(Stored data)
● ● ● ●

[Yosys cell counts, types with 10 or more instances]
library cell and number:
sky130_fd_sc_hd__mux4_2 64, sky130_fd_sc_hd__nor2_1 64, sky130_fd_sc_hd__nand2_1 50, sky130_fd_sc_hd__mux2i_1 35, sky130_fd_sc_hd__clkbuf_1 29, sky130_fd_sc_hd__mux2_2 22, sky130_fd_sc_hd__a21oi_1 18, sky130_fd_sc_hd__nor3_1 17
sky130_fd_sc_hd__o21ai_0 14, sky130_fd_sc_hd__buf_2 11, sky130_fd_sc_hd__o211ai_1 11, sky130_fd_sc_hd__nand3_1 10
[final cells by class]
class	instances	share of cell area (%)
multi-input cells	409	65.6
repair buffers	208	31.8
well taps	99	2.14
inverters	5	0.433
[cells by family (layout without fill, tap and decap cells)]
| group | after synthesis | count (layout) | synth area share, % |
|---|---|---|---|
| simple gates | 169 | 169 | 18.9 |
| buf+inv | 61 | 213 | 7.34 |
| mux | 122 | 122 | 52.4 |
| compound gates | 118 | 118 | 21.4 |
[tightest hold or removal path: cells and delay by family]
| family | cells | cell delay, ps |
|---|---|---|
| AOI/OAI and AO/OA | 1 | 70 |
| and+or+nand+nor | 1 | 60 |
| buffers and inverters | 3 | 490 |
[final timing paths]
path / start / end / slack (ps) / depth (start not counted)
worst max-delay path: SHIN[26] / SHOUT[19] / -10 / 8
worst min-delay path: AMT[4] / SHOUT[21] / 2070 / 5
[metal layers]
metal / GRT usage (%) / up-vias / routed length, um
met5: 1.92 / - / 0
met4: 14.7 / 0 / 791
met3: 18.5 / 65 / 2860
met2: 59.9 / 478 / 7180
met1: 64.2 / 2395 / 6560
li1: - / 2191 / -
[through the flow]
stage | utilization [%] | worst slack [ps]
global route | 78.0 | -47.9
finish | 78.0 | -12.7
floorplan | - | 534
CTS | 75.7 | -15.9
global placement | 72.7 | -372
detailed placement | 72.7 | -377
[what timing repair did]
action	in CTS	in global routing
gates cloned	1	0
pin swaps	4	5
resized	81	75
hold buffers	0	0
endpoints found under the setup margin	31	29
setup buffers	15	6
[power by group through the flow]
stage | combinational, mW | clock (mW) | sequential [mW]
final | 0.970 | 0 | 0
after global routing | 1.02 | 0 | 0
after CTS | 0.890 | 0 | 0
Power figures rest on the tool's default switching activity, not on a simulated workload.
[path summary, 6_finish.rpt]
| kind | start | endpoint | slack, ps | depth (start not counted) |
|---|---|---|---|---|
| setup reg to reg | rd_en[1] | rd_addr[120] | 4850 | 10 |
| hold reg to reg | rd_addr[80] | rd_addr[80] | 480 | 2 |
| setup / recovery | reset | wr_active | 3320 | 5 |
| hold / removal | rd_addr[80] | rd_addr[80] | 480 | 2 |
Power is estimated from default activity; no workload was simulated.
[flow/design.v]
`timescale 1ns / 1ps
module controller( input [5:0] opcode, func,
						 input [31:0] inst_in,
                   output [3:0] ALUopcode,
						 output RegW, MemW, beq, bne, ext,
						 output [1:0] sourceA, sourceB, toReg, destReg, jump
    );
	wire rtype_ALU, itype_ALU, lw, sw, shift, beq, bne, j, jr,  jal, jalr, nop;
	first_decoder decoder_1(	.opcode(opcode), .func(func), .inst_in(inst_in),
										.rtype_ALU(rtype_ALU), .itype_ALU(itype_ALU),
										.lw(lw), .sw(sw), .shift(shift), .nop(nop),
										.beq(beq), .bne(bne), .j(j), .jr(jr), .jal(jal), .jalr(jalr));
	second_decoder decoder_2(	.func(func), .opcode(opcode), .nop(nop),
										.rtype_ALU(rtype_ALU), .itype_ALU(itype_ALU), .lw(lw), .sw(sw), 
										.beq(beq), .bne(bne), .j(j), .jal(jal), .jr(jr),
										.jalr(jalr), .shift(shift), .ext(ext),
										.RegW(RegW), .sourceB(sourceB), .MemW(MemW), .toReg(toReg), 
										.destReg(destReg), .jump(jump), .sourceA(sourceA), .ALUopcode(ALUopcode));
endmodule
$ cat design/flow/run.sh
#!/bin/bash
# OpenROAD 26Q1-2900-gdf79404cd8, Yosys 0.63+post, stock flow scripts
make -C /OpenROAD-flow-scripts/flow DESIGN_CONFIG=/design/flow/config.mk WORK_HOME=/design/flow/orfs finish
$ cat design/flow/constraint.sdc
current_design Regs

set clk_period 17.4
set clk_io_pct 0.2

create_clock -name clk0 -period $clk_period [get_ports {clk}]

set non_clock_inputs [all_inputs -no_clocks]
set_input_delay [expr $clk_period * $clk_io_pct] -clock clk0 $non_clock_inputs
set_output_delay [expr $clk_period * $clk_io_pct] -clock clk0 [all_outputs]
===== design/flow/run.sh =====
#!/bin/bash
# OpenROAD 26Q1-2900-gdf79404cd8, Yosys 0.63+post, stock flow scripts
make -C /OpenROAD-flow-scripts/flow DESIGN_CONFIG=/design/flow/config.mk WORK_HOME=/design/flow/orfs finish

===== design/flow/config.mk =====
export PLATFORM = sky130hd
export DESIGN_NAME = blinky
export DESIGN_NICKNAME = blinky
export VERILOG_FILES = /design/flow/design.v
export SDC_FILE = /design/flow/constraint.sdc
export NUM_CORES = 4
export LEC_CHECK = 1
export CORE_UTILIZATION = 30

===== design/flow/constraint.sdc =====
current_design blinky

set clk_period 5.5
set clk_io_pct 0.2

create_clock -name clk0 -period $clk_period [get_ports {clk}]

set non_clock_inputs [all_inputs -no_clocks]
set_input_delay [expr $clk_period * $clk_io_pct] -clock clk0 $non_clock_inputs
set_output_delay [expr $clk_period * $clk_io_pct] -clock clk0 [all_outputs]

===== design/flow/design.v =====
module blinky #(
		parameter int CNT_WIDTH = 32,
		parameter int LED_WIDTH = 8
	) (
		input rst_n,
		input clk,
		output [LED_WIDTH-1:0] led
	);
	logic [CNT_WIDTH-1:0] count;
	always_ff @(negedge rst_n or posedge clk) begin
		if (~rst_n) begin
			count <= '0;
		end
		else begin
			count <= count + 1'b1;
		end
	end
	assign led = count[(CNT_WIDTH-1) -: LED_WIDTH];
endmodule
==> /design/flow/run.sh <==
#!/bin/bash
# OpenROAD 26Q1-2900-gdf79404cd8, Yosys 0.63+post, stock flow scripts
make -C /OpenROAD-flow-scripts/flow DESIGN_CONFIG=/design/flow/config.mk WORK_HOME=/design/flow/orfs finish
==> /design/flow/config.mk <==
export PLATFORM = sky130hd
export DESIGN_NAME = APB_Slave
export DESIGN_NICKNAME = APB_Slave
export VERILOG_FILES = /design/flow/design.v
export SDC_FILE = /design/flow/constraint.sdc
export NUM_CORES = 4
export LEC_CHECK = 1
export CORE_UTILIZATION = 40
==> /design/flow/constraint.sdc <==
current_design APB_Slave

set clk_period 1.5
set clk_io_pct 0.2

create_clock -name clk0 -period $clk_period [get_ports {PCLK}]

set non_clock_inputs [all_inputs -no_clocks]
set_input_delay [expr $clk_period * $clk_io_pct] -clock clk0 $non_clock_inputs
set_output_delay [expr $clk_period * $clk_io_pct] -clock clk0 [all_outputs]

● ● ● ●

Work request :: Without changing a word, print all of the entries above.

Answer section ::
[Yosys cell counts, types with 10 or more instances]
library cell and number:
sky130_fd_sc_hd__mux4_2 64, sky130_fd_sc_hd__nor2_1 64, sky130_fd_sc_hd__nand2_1 50, sky130_fd_sc_hd__mux2i_1 35, sky130_fd_sc_hd__clkbuf_1 29, sky130_fd_sc_hd__mux2_2 22, sky130_fd_sc_hd__a21oi_1 18, sky130_fd_sc_hd__nor3_1 17
sky130_fd_sc_hd__o21ai_0 14, sky130_fd_sc_hd__buf_2 11, sky130_fd_sc_hd__o211ai_1 11, sky130_fd_sc_hd__nand3_1 10
[final cells by class]
class	instances	share of cell area (%)
multi-input cells	409	65.6
repair buffers	208	31.8
well taps	99	2.14
inverters	5	0.433
[cells by family (layout without fill, tap and decap cells)]
| group | after synthesis | count (layout) | synth area share, % |
|---|---|---|---|
| simple gates | 169 | 169 | 18.9 |
| buf+inv | 61 | 213 | 7.34 |
| mux | 122 | 122 | 52.4 |
| compound gates | 118 | 118 | 21.4 |
[tightest hold or removal path: cells and delay by family]
| family | cells | cell delay, ps |
|---|---|---|
| AOI/OAI and AO/OA | 1 | 70 |
| and+or+nand+nor | 1 | 60 |
| buffers and inverters | 3 | 490 |
[final timing paths]
path / start / end / slack (ps) / depth (start not counted)
worst max-delay path: SHIN[26] / SHOUT[19] / -10 / 8
worst min-delay path: AMT[4] / SHOUT[21] / 2070 / 5
[metal layers]
metal / GRT usage (%) / up-vias / routed length, um
met5: 1.92 / - / 0
met4: 14.7 / 0 / 791
met3: 18.5 / 65 / 2860
met2: 59.9 / 478 / 7180
met1: 64.2 / 2395 / 6560
li1: - / 2191 / -
[through the flow]
stage | utilization [%] | worst slack [ps]
global route | 78.0 | -47.9
finish | 78.0 | -12.7
floorplan | - | 534
CTS | 75.7 | -15.9
global placement | 72.7 | -372
detailed placement | 72.7 | -377
[what timing repair did]
action	in CTS	in global routing
gates cloned	1	0
pin swaps	4	5
resized	81	75
hold buffers	0	0
endpoints found under the setup margin	31	29
setup buffers	15	6
[power by group through the flow]
stage | combinational, mW | clock (mW) | sequential [mW]
final | 0.970 | 0 | 0
after global routing | 1.02 | 0 | 0
after CTS | 0.890 | 0 | 0
Power figures rest on the tool's default switching activity, not on a simulated workload.
[path summary, 6_finish.rpt]
| kind | start | endpoint | slack, ps | depth (start not counted) |
|---|---|---|---|---|
| setup reg to reg | rd_en[1] | rd_addr[120] | 4850 | 10 |
| hold reg to reg | rd_addr[80] | rd_addr[80] | 480 | 2 |
| setup / recovery | reset | wr_active | 3320 | 5 |
| hold / removal | rd_addr[80] | rd_addr[80] | 480 | 2 |
Power is estimated from default activity; no workload was simulated.
[flow/design.v]
`timescale 1ns / 1ps
module controller( input [5:0] opcode, func,
						 input [31:0] inst_in,
                   output [3:0] ALUopcode,
						 output RegW, MemW, beq, bne, ext,
						 output [1:0] sourceA, sourceB, toReg, destReg, jump
    );
	wire rtype_ALU, itype_ALU, lw, sw, shift, beq, bne, j, jr,  jal, jalr, nop;
	first_decoder decoder_1(	.opcode(opcode), .func(func), .inst_in(inst_in),
										.rtype_ALU(rtype_ALU), .itype_ALU(itype_ALU),
										.lw(lw), .sw(sw), .shift(shift), .nop(nop),
										.beq(beq), .bne(bne), .j(j), .jr(jr), .jal(jal), .jalr(jalr));
	second_decoder decoder_2(	.func(func), .opcode(opcode), .nop(nop),
										.rtype_ALU(rtype_ALU), .itype_ALU(itype_ALU), .lw(lw), .sw(sw), 
										.beq(beq), .bne(bne), .j(j), .jal(jal), .jr(jr),
										.jalr(jalr), .shift(shift), .ext(ext),
										.RegW(RegW), .sourceB(sourceB), .MemW(MemW), .toReg(toReg), 
										.destReg(destReg), .jump(jump), .sourceA(sourceA), .ALUopcode(ALUopcode));
endmodule
$ cat design/flow/run.sh
#!/bin/bash
# OpenROAD 26Q1-2900-gdf79404cd8, Yosys 0.63+post, stock flow scripts
make -C /OpenROAD-flow-scripts/flow DESIGN_CONFIG=/design/flow/config.mk WORK_HOME=/design/flow/orfs finish
$ cat design/flow/constraint.sdc
current_design Regs

set clk_period 17.4
set clk_io_pct 0.2

create_clock -name clk0 -period $clk_period [get_ports {clk}]

set non_clock_inputs [all_inputs -no_clocks]
set_input_delay [expr $clk_period * $clk_io_pct] -clock clk0 $non_clock_inputs
set_output_delay [expr $clk_period * $clk_io_pct] -clock clk0 [all_outputs]
===== design/flow/run.sh =====
#!/bin/bash
# OpenROAD 26Q1-2900-gdf79404cd8, Yosys 0.63+post, stock flow scripts
make -C /OpenROAD-flow-scripts/flow DESIGN_CONFIG=/design/flow/config.mk WORK_HOME=/design/flow/orfs finish

===== design/flow/config.mk =====
export PLATFORM = sky130hd
export DESIGN_NAME = blinky
export DESIGN_NICKNAME = blinky
export VERILOG_FILES = /design/flow/design.v
export SDC_FILE = /design/flow/constraint.sdc
export NUM_CORES = 4
export LEC_CHECK = 1
export CORE_UTILIZATION = 30

===== design/flow/constraint.sdc =====
current_design blinky

set clk_period 5.5
set clk_io_pct 0.2

create_clock -name clk0 -period $clk_period [get_ports {clk}]

set non_clock_inputs [all_inputs -no_clocks]
set_input_delay [expr $clk_period * $clk_io_pct] -clock clk0 $non_clock_inputs
set_output_delay [expr $clk_period * $clk_io_pct] -clock clk0 [all_outputs]

===== design/flow/design.v =====
module blinky #(
		parameter int CNT_WIDTH = 32,
		parameter int LED_WIDTH = 8
	) (
		input rst_n,
		input clk,
		output [LED_WIDTH-1:0] led
	);
	logic [CNT_WIDTH-1:0] count;
	always_ff @(negedge rst_n or posedge clk) begin
		if (~rst_n) begin
			count <= '0;
		end
		else begin
			count <= count + 1'b1;
		end
	end
	assign led = count[(CNT_WIDTH-1) -: LED_WIDTH];
endmodule
==> /design/flow/run.sh <==
#!/bin/bash
# OpenROAD 26Q1-2900-gdf79404cd8, Yosys 0.63+post, stock flow scripts
make -C /OpenROAD-flow-scripts/flow DESIGN_CONFIG=/design/flow/config.mk WORK_HOME=/design/flow/orfs finish
==> /design/flow/config.mk <==
export PLATFORM = sky130hd
export DESIGN_NAME = APB_Slave
export DESIGN_NICKNAME = APB_Slave
export VERILOG_FILES = /design/flow/design.v
export SDC_FILE = /design/flow/constraint.sdc
export NUM_CORES = 4
export LEC_CHECK = 1
export CORE_UTILIZATION = 40
==> /design/flow/constraint.sdc <==
current_design APB_Slave

set clk_period 1.5
set clk_io_pct 0.2

create_clock -name clk0 -period $clk_period [get_ports {PCLK}]

set non_clock_inputs [all_inputs -no_clocks]
set_input_delay [expr $clk_period * $clk_io_pct] -clock clk0 $non_clock_inputs
set_output_delay [expr $clk_period * $clk_io_pct] -clock clk0 [all_outputs]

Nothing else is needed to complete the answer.